Fig. 6. TAK1 overexpression reversed the antiapoptotic effect of NG-R1 on CMs.

a Western blot analysis of phosphorylated and total TAK1 protein levels in ischemic myocardial tissue 4 h after perfusion. β-actin served as a loading control. b Quantitative analysis of a. c Western blot analysis of phosphorylated and total TAK1 protein levels in vitro. d Quantitative analysis of c. e Schematic illustration of TAK1 adenoviral infection. The TAK1 overexpression adenoviral vector or control GFP adenovirus (20 MOI) was used to infect CMs 48 h before H/R injury. f Immunofluorescence staining of TUNEL-positive cells.

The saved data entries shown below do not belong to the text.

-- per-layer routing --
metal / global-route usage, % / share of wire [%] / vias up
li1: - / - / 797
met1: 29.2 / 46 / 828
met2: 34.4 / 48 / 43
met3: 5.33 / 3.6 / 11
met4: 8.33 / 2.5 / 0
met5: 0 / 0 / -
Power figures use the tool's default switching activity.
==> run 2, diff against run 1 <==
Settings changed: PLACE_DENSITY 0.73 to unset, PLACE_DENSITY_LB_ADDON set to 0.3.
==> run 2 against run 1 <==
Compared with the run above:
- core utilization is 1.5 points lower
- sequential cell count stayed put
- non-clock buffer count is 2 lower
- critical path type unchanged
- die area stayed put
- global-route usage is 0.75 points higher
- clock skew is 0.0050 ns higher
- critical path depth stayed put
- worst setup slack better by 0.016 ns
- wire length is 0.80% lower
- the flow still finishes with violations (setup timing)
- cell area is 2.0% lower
--- src/rtl/st_bus_pkg.sv ---
/* Stream widths shared by the bridges, the arbiter, the interfaces and the top level.
   Import it wherever a beat width or an empty-count width is needed */
`default_nettype none

package st_bus_pkg;

    localparam int data_bytes = 4; // Default bytes per stream beat
    localparam int id_width   = 4; // Default width of tid and channel

    // Number of bits needed to count the empty bytes of a beat
    function automatic int empty_width_of(input int bytes);
        int width;
        width = 1; // A single-byte beat still keeps a one-bit field
        if (bytes > 2) begin
            width = $clog2(bytes);
        end
        return width;
    endfunction

endpackage

`default_nettype wire

--- src/rtl/axi4_stream_if.sv ---
/* AXI4-Stream bundle between the top-level ports and a bridge.
   The bridge takes the rx modport, the feeding side the tx modport */
`timescale 1ns/100ps
`default_nettype none

interface axi4_stream_if
    import st_bus_pkg::*;
#(
    parameter int DATA_BYTES = data_bytes,
    parameter int ID_WIDTH   = id_width
) ();

    logic                    tvalid; // Beat present
    logic                    tready; // Receiver can take the beat
    logic [8*DATA_BYTES-1:0] tdata;
    logic [DATA_BYTES-1:0]   tkeep;  // Byte belongs to the stream
    logic [DATA_BYTES-1:0]   tstrb;  // Byte carries data rather than position
    logic                    tlast;  // Last beat of a packet
    logic [ID_WIDTH-1:0]     tid;    // Stream identifier

    modport rx (
        input  tvalid, tdata, tkeep, tstrb, tlast, tid,
        output tready
    );

    modport tx (
        output tvalid, tdata, tkeep, tstrb, tlast, tid,
        input  tready
    );

endinterface

`default_nettype wire

--- src/rtl/avalon_st_if.sv ---
/* Avalon-ST bundle with the bus request pair used by the packet arbiter.
   A bridge drives the source modport and the arbiter takes the sink modport */
`timescale 1ns/100ps
`default_nettype none

interface avalon_st_if
    import st_bus_pkg::*;
#(
    parameter int DATA_BYTES = data_bytes,
    parameter int ID_WIDTH   = id_width
) ();

    logic                                  valid;
    logic                                  ready;
    logic [8*DATA_BYTES-1:0]               data;
    logic [empty_width_of(DATA_BYTES)-1:0] empty;   // Unused bytes in the last beat
    logic [ID_WIDTH-1:0]                   channel;
    logic                                  startofpacket;
    logic                                  endofpacket;
    logic                                  req;     // Source asks for the shared bus
    logic                                  ack;     // Shared bus is owned by this source

    modport source (
        output valid, data, empty, channel, startofpacket, endofpacket, req,
        input  ready, ack
    );

    modport sink (
        input  valid, data, empty, channel, startofpacket, endofpacket, req,
        output ready, ack
    );

endinterface

`default_nettype wire

--- src/rtl/axi4s_to_avalon_st.sv ---
/* One-stage AXI4-Stream to Avalon-ST bridge that also requests the shared output bus
   for each packet with a four-phase req/ack handshake */
`timescale 1ns/100ps
`default_nettype none

module axi4s_to_avalon_st
    import st_bus_pkg::*;
#(
    parameter int DATA_BYTES = data_bytes,
    parameter int ID_WIDTH   = id_width
) (
    input wire          aclk,
    input wire          areset_n,
    axi4_stream_if.rx   rx,
    avalon_st_if.source tx
);

    localparam int EMPTY_WIDTH = empty_width_of(DATA_BYTES);

    logic                    valid_q;   // Output register holds a beat
    logic [8*DATA_BYTES-1:0] data_q;
    logic [EMPTY_WIDTH-1:0]  empty_q;
    logic [ID_WIDTH-1:0]     channel_q;
    logic                    sop_q;
    logic                    eop_q;
    logic                    sop_armed; // Next accepted beat opens a packet
    logic                    req_q;
    logic                    accept;    // Input beat taken this cycle
    logic                    drain;     // Output beat leaves this cycle

    // Counts the bytes that are not both kept and strobed
    function automatic logic [EMPTY_WIDTH-1:0] bytes_not_set(
        input logic [DATA_BYTES-1:0] keep,
        input logic [DATA_BYTES-1:0] strb
    );
        int count;
        count = 0;
        for (int i = 0; i < DATA_BYTES; i++) begin
            if (!(keep[i] && strb[i])) begin
                count++;
            end
        end
        return count[EMPTY_WIDTH-1:0];
    endfunction

    assign drain     = valid_q && tx.ready;
    assign rx.tready = !valid_q || tx.ready; // Register empty or emptying now
    assign accept    = rx.tvalid && rx.tready;

    always_ff @(posedge aclk or negedge areset_n) begin
        if (!areset_n) begin
            valid_q <= 1'b0;
        end else if (rx.tready) begin
            valid_q <= rx.tvalid; // Refill or go empty once drained
        end
    end

    always_ff @(posedge aclk or negedge areset_n) begin
        if (!areset_n) begin
            sop_armed <= 1'b1; // First beat after reset starts a packet
        end else if (accept) begin
            sop_armed <= rx.tlast; // A closing beat rearms the tracker
        end
    end

    // Payload stage, qualified by valid_q
    always_ff @(posedge aclk) begin
        if (accept) begin
            data_q    <= rx.tdata;
            channel_q <= rx.tid;
            eop_q     <= rx.tlast;
            sop_q     <= sop_armed;
            empty_q   <= bytes_not_set(rx.tkeep, rx.tstrb);
        end
    end

    // Request opens on a held start beat and closes once the end beat has gone
    always_ff @(posedge aclk or negedge areset_n) begin
        if (!areset_n) begin
            req_q <= 1'b0;
        end else if (req_q) begin
            if (drain && eop_q) begin
                req_q <= 1'b0; // Packet finished on the shared bus
            end
        end else if (valid_q && sop_q && !tx.ack) begin
            req_q <= 1'b1; // Previous grant fully withdrawn
        end
    end

    assign tx.valid         = valid_q;
    assign tx.data          = data_q;
    assign tx.empty         = empty_q;
    assign tx.channel       = channel_q;
    assign tx.startofpacket = sop_q;
    assign tx.endofpacket   = eop_q;
    assign tx.req           = req_q;

endmodule

`default_nettype wire

--- src/flat_wrapper.sv ---
// flat-port wrapper written by rule: the top's interface ports become plain ports
module axi4s_to_avalon_st_flat import st_bus_pkg::*;
#(
    parameter int DATA_BYTES = data_bytes,
    parameter int ID_WIDTH   = id_width
)
  (aclk, areset_n, rx_tvalid, rx_tdata, rx_tkeep, rx_tstrb, rx_tlast, rx_tid, rx_tready, tx_valid, tx_data, tx_empty, tx_channel, tx_startofpacket, tx_endofpacket, tx_req, tx_ready, tx_ack);
  axi4_stream_if #(.DATA_BYTES(DATA_BYTES), .ID_WIDTH(ID_WIDTH)) rx_i ();
  avalon_st_if #(.DATA_BYTES(DATA_BYTES), .ID_WIDTH(ID_WIDTH)) tx_i ();
  input wire aclk;
  input wire areset_n;
  input wire logic [$bits(rx_i.tvalid)-1:0] rx_tvalid;
  input wire logic [$bits(rx_i.tdata)-1:0] rx_tdata;
  input wire logic [$bits(rx_i.tkeep)-1:0] rx_tkeep;
  input wire logic [$bits(rx_i.tstrb)-1:0] rx_tstrb;
  input wire logic [$bits(rx_i.tlast)-1:0] rx_tlast;
  input wire logic [$bits(rx_i.tid)-1:0] rx_tid;
  output wire logic [$bits(rx_i.tready)-1:0] rx_tready;
  output wire logic [$bits(tx_i.valid)-1:0] tx_valid;
  output wire logic [$bits(tx_i.data)-1:0] tx_data;
  output wire logic [$bits(tx_i.empty)-1:0] tx_empty;
  output wire logic [$bits(tx_i.channel)-1:0] tx_channel;
  output wire logic [$bits(tx_i.startofpacket)-1:0] tx_startofpacket;
  output wire logic [$bits(tx_i.endofpacket)-1:0] tx_endofpacket;
  output wire logic [$bits(tx_i.req)-1:0] tx_req;
  input wire logic [$bits(tx_i.ready)-1:0] tx_ready;
  input wire logic [$bits(tx_i.ack)-1:0] tx_ack;
  assign rx_i.tvalid = rx_tvalid;
  assign rx_i.tdata = rx_tdata;
  assign rx_i.tkeep = rx_tkeep;
  assign rx_i.tstrb = rx_tstrb;
  assign rx_i.tlast = rx_tlast;
  assign rx_i.tid = rx_tid;
  assign rx_tready = rx_i.tready;
  assign tx_valid = tx_i.valid;
  assign tx_data = tx_i.data;
  assign tx_empty = tx_i.empty;
  assign tx_channel = tx_i.channel;
  assign tx_startofpacket = tx_i.startofpacket;
  assign tx_endofpacket = tx_i.endofpacket;
  assign tx_req = tx_i.req;
  assign tx_i.ready = tx_ready;
  assign tx_i.ack = tx_ack;
  axi4s_to_avalon_st #(.DATA_BYTES(DATA_BYTES), .ID_WIDTH(ID_WIDTH)) u_core (.aclk(aclk), .areset_n(areset_n), .rx(rx_i), .tx(tx_i));
endmodule
### src/zx_pkg.sv
// ZX Spectrum host glue package with shared types, bank numbers and turbo codes
`default_nettype none

package zx_pkg;

	// ====================
	// Bus and memory types
	// ====================

	// Z80 address and data
	typedef logic [15:0] addr_t;
	typedef logic [7:0]  byte_t;

	// Flat memory address, bank in the top 4 bits, 16 KB offset below
	typedef logic [17:0] mem_addr_t;
	typedef logic [3:0]  bank_t;

	// ROM images live above the eight RAM banks
	localparam bank_t BANK_ROM128 = 4'd8;
	localparam bank_t BANK_ROM48  = 4'd9;

	// Fixed RAM banks at 4000 and 8000
	localparam bank_t BANK_Q1 = 4'd5;
	localparam bank_t BANK_Q2 = 4'd2;

	// ====================
	// Clock rates
	// ====================

	// Mask applied to the clock counter, fewer ones give a faster CPU
	typedef logic [4:0] turbo_t;

	localparam turbo_t TURBO_X1  = 5'b11111;
	localparam turbo_t TURBO_X2  = 5'b01111;
	localparam turbo_t TURBO_X4  = 5'b00111;
	localparam turbo_t TURBO_X8  = 5'b00011;
	localparam turbo_t TURBO_X16 = 5'b00001;

	// ====================
	// Port decodes
	// ====================

	// Bit positions in the 7FFD byte
	localparam int PAGE_BIT_SCR  = 3;
	localparam int PAGE_BIT_ROM  = 4;
	localparam int PAGE_BIT_LOCK = 5;

	// ULA side
	typedef logic [2:0] border_t;
	typedef logic [4:0] krow_t;

endpackage

`default_nettype wire

### src/zx_cpu_bus_if.sv
// Z80 bus as seen by the paging and ULA port logic
`default_nettype none

interface zx_cpu_bus_if;

	// Address and write data from the CPU
	zx_pkg::addr_t addr;
	zx_pkg::byte_t dout;

	// Active-low strobes
	logic mreq_n;
	logic iorq_n;
	logic rd_n;
	logic wr_n;
	logic m1_n;

	// Memory paging, 7FFD decode and memory strobes
	modport pager (
		input addr, dout, mreq_n, iorq_n, rd_n, wr_n, m1_n
	);

	// Port FE and read-data return
	modport ula (
		input addr, dout, mreq_n, iorq_n, rd_n, wr_n, m1_n
	);

endinterface

`default_nettype wire

### src/zx_clock_gen.sv
// CPU clock-enable generator with turbo rates, pause and memory-wait stall
`default_nettype none

module zx_clock_gen (
	input  logic            clk_sys,
	input  logic            reset,
	input  zx_pkg::turbo_t  turbo_sel,
	input  logic            pause_req,
	input  logic            ram_ready,
	output logic            ce_cpu_p,
	output logic            ce_cpu_n
);

	logic [5:0]     counter;
	zx_pkg::turbo_t turbo;
	logic           tick_p;
	logic           tick_n;
	logic [1:0]     timeout;
	logic           cpu_en;

	// ====================
	// Tick generation
	// ====================

	// Free-running divider, masked by the active rate
	always_ff @(posedge clk_sys) begin
		if (reset) begin
			counter <= '0;
		end else begin
			counter <= counter + 6'd1;
		end
	end

	// tick_n sits half a CPU period after tick_p
	always_ff @(posedge clk_sys) begin
		if (reset) begin
			tick_p <= 1'b0;
			tick_n <= 1'b0;
		end else begin
			tick_p <= ((counter[4:0] & turbo) == 5'b00000);
			tick_n <= ((counter[4:0] & turbo) == (turbo ^ {1'b0, turbo[4:1]}));
		end
	end

	// ====================
	// CPU enable
	// ====================

	// All decisions are taken on tick_n so the CPU never sees a short phase
	always_ff @(posedge clk_sys) begin
		if (reset) begin
			turbo   <= zx_pkg::TURBO_X1;
			timeout <= 2'd0;
			cpu_en  <= 1'b0;
		end else if (tick_n) begin
			// Settle counter runs 1..3 then wraps back to idle
			if (timeout != 2'd0) begin
				timeout <= timeout + 2'd1;
			end

			if (turbo != turbo_sel) begin
				// Rate change, hold the CPU while the new rate settles
				cpu_en  <= 1'b0;
				timeout <= 2'd1;
				turbo   <= turbo_sel;
			end else if (!cpu_en && timeout == 2'd0 && ram_ready) begin
				cpu_en <= ~pause_req;
			end else if (turbo[4:2] == 3'b000 && !ram_ready) begin
				// Memory too slow at X8 and X16
				cpu_en <= 1'b0;
			end else if (cpu_en && pause_req) begin
				cpu_en <= 1'b0;
			end
		end
	end

	assign ce_cpu_p = cpu_en & tick_p;
	assign ce_cpu_n = cpu_en & tick_n;

endmodule

`default_nettype wire

### src/zx_mem_pager.sv
// 128K/48K memory paging through port 7FFD, mapped onto a flat memory address
`default_nettype none

module zx_mem_pager (
	input  logic                clk_sys,
	input  logic                reset,
	zx_cpu_bus_if.pager         bus,
	input  logic                model_48,
	output zx_pkg::mem_addr_t   mem_addr,
	output logic                mem_we,
	output logic                mem_rd,
	output logic                page_scr
);

	logic [5:0]      page_reg;
	logic            zx48;
	logic            io_wr;
	logic            io_wr_d;
	logic            page_write;
	logic            rom48_sel;
	zx_pkg::bank_t   bank;

	// ====================
	// Port 7FFD
	// ====================

	// I/O write outside interrupt acknowledge
	assign io_wr = ~bus.iorq_n & ~bus.wr_n & bus.m1_n;

	// Partial decode, A15 and A1 low
	// Locked until reset once bit 5 is set, never open in 48K mode
	assign page_write = ~bus.addr[15] & ~bus.addr[1]
		& ~page_reg[zx_pkg::PAGE_BIT_LOCK] & ~zx48;

	always_ff @(posedge clk_sys) begin
		if (reset) begin
			io_wr_d  <= 1'b0;
			page_reg <= '0;
			// Machine model follows the input while reset is held
			zx48     <= model_48;
		end else begin
			io_wr_d <= io_wr;
			// One update per I/O cycle, on its leading edge
			if (io_wr && !io_wr_d && page_write) begin
				page_reg <= bus.dout[5:0];
			end
		end
	end

	assign page_scr = page_reg[zx_pkg::PAGE_BIT_SCR];

	// ====================
	// Address mapping
	// ====================

	assign rom48_sel = zx48 | page_reg[zx_pkg::PAGE_BIT_ROM];

	always_comb begin
		case (bus.addr[15:14])
			2'b00: begin
				if (rom48_sel) begin
					bank = zx_pkg::BANK_ROM48;
				end else begin
					bank = zx_pkg::BANK_ROM128;
				end
			end
			2'b01: bank = zx_pkg::BANK_Q1;
			2'b10: bank = zx_pkg::BANK_Q2;
			default: bank = {1'b0, page_reg[2:0]};
		endcase
	end

	assign mem_addr = {bank, bus.addr[13:0]};

	// Memory strobes, ROM quadrant is read-only
	assign mem_rd = ~bus.mreq_n & ~bus.rd_n;
	assign mem_we = ~bus.mreq_n & ~bus.wr_n & (bus.addr[15:14] != 2'b00);

endmodule

`default_nettype wire

### src/zx_ula_io.sv
// ULA port FE register and the CPU read-data return mux
`default_nettype none

module zx_ula_io (
	input  logic              clk_sys,
	input  logic              reset,
	zx_cpu_bus_if.ula         bus,
	input  zx_pkg::krow_t     key_data,
	input  logic              tape_in,
	input  zx_pkg::byte_t     ram_dout,
	output zx_pkg::border_t   border,
	output logic              ear_out,
	output logic              mic_out,
	output zx_pkg::byte_t     cpu_din
);

	logic io_wr;
	logic io_rd;
	logic io_wr_d;

	assign io_wr = ~bus.iorq_n & ~bus.wr_n & bus.m1_n;
	assign io_rd = ~bus.iorq_n & ~bus.rd_n & bus.m1_n;

	// ====================
	// Port FE write
	// ====================

	// Any even port reaches the ULA
	always_ff @(posedge clk_sys) begin
		if (reset) begin
			io_wr_d <= 1'b0;
			border  <= '0;
			ear_out <= 1'b0;
			mic_out <= 1'b0;
		end else begin
			io_wr_d <= io_wr;
			if (io_wr && !io_wr_d && !bus.addr[0]) begin
				border  <= bus.dout[2:0];
				ear_out <= bus.dout[4];
				mic_out <= bus.dout[3];
			end
		end
	end

	// ====================
	// Read data return
	// ====================

	always_comb begin
		if (!bus.mreq_n) begin
			cpu_din = ram_dout;
		end else if (io_rd && !bus.addr[0]) begin
			// Tape input reads back inverted on bit 6
			cpu_din = {1'b1, ~tape_in, 1'b1, key_data};
		end else begin
			// Floating bus
			cpu_din = 8'hFF;
		end
	end

endmodule

`default_nettype wire

### src/zx_beeper_dac.sv
// First-order sigma-delta DAC mixing ear, mic and tape input into one bit
`default_nettype none

module zx_beeper_dac #(
	parameter int DAC_WIDTH = 8
) (
	input  logic clk_sys,
	input  logic reset,
	input  logic ear_out,
	input  logic mic_out,
	input  logic tape_in,
	output logic audio_out
);

	logic [DAC_WIDTH-1:0] level;
	logic [DAC_WIDTH-1:0] acc;
	logic [DAC_WIDTH:0]   sum;

	// Ear is loudest, then mic, then tape
	assign level = DAC_WIDTH'({ear_out, mic_out, tape_in}) << (DAC_WIDTH - 3);

	// Carry out of the accumulator is the output bit
	assign sum = {1'b0, acc} + {1'b0, level};

	always_ff @(posedge clk_sys) begin
		if (reset) begin
			acc       <= '0;
			audio_out <= 1'b0;
		end else begin
			acc       <= sum[DAC_WIDTH-1:0];
			audio_out <= sum[DAC_WIDTH];
		end
	end

endmodule

`default_nettype wire

### src/zx_host_core.sv
// ZX Spectrum 128K host glue top level joining clock, paging, ULA port and DAC
`default_nettype none

module zx_host_core #(
	parameter int DAC_WIDTH = 8
) (
	input  logic              clk_sys,
	input  logic              reset,
	// Z80 bus
	input  zx_pkg::addr_t     addr,
	input  zx_pkg::byte_t     dout,
	input  logic              mreq_n,
	input  logic              iorq_n,
	input  logic              rd_n,
	input  logic              wr_n,
	input  logic              m1_n,
	// Control and external inputs
	input  zx_pkg::turbo_t    turbo_sel,
	input  logic              pause_req,
	input  logic              ram_ready,
	input  logic              model_48,
	input  zx_pkg::krow_t     key_data,
	input  logic              tape_in,
	input  zx_pkg::byte_t     ram_dout,
	// Outputs
	output logic              ce_cpu_p,
	output logic              ce_cpu_n,
	output zx_pkg::mem_addr_t mem_addr,
	output logic              mem_we,
	output logic              mem_rd,
	output logic              page_scr,
	output zx_pkg::border_t   border,
	output logic              ear_out,
	output logic              mic_out,
	output zx_pkg::byte_t     cpu_din,
	output logic              audio_out
);

	zx_cpu_bus_if bus ();

	assign bus.addr   = addr;
	assign bus.dout   = dout;
	assign bus.mreq_n = mreq_n;
	assign bus.iorq_n = iorq_n;
	assign bus.rd_n   = rd_n;
	assign bus.wr_n   = wr_n;
	assign bus.m1_n   = m1_n;

	zx_clock_gen u_clock_gen (
		.clk_sys   (clk_sys),
		.reset     (reset),
		.turbo_sel (turbo_sel),
		.pause_req (pause_req),
		.ram_ready (ram_ready),
		.ce_cpu_p  (ce_cpu_p),
		.ce_cpu_n  (ce_cpu_n)
	);

	zx_mem_pager u_mem_pager (
		.clk_sys  (clk_sys),
		.reset    (reset),
		.bus      (bus.pager),
		.model_48 (model_48),
		.mem_addr (mem_addr),
		.mem_we   (mem_we),
		.mem_rd   (mem_rd),
		.page_scr (page_scr)
	);

	zx_ula_io u_ula_io (
		.clk_sys  (clk_sys),
		.reset    (reset),
		.bus      (bus.ula),
		.key_data (key_data),
		.tape_in  (tape_in),
		.ram_dout (ram_dout),
		.border   (border),
		.ear_out  (ear_out),
		.mic_out  (mic_out),
		.cpu_din  (cpu_din)
	);

	zx_beeper_dac #(
		.DAC_WIDTH (DAC_WIDTH)
	) u_beeper_dac (
		.clk_sys   (clk_sys),
		.reset     (reset),
		.ear_out   (ear_out),
		.mic_out   (mic_out),
		.tape_in   (tape_in),
		.audio_out (audio_out)
	);

endmodule

`default_nettype wire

Scale bar = 200 µm. g Quantitative analysis of f. h Representative images of apoptosis, as determined by PE-7-AAD/Annexin V staining. I Statistical analysis of apoptosis in the four groups. j The expression levels of p-TAK1, TAK1, p-p38, p38, p-JNK, JNK, Bcl-2 and Bax were determined by Western blotting. k Quantitative analysis of j. The data are shown as the mean ± SEM (n = 6 for each group). ^**P < 0.01 vs. the Sham group or the Control group. ^#P < 0.05 and ^##P < 0^.01 vs. the MI/R group, the H/R group or the H/R + Ad-GFP group. ^$P < 0.05 and ^$$P < 0.01 vs. The H/R + Ad-GFP + NG-R1 group.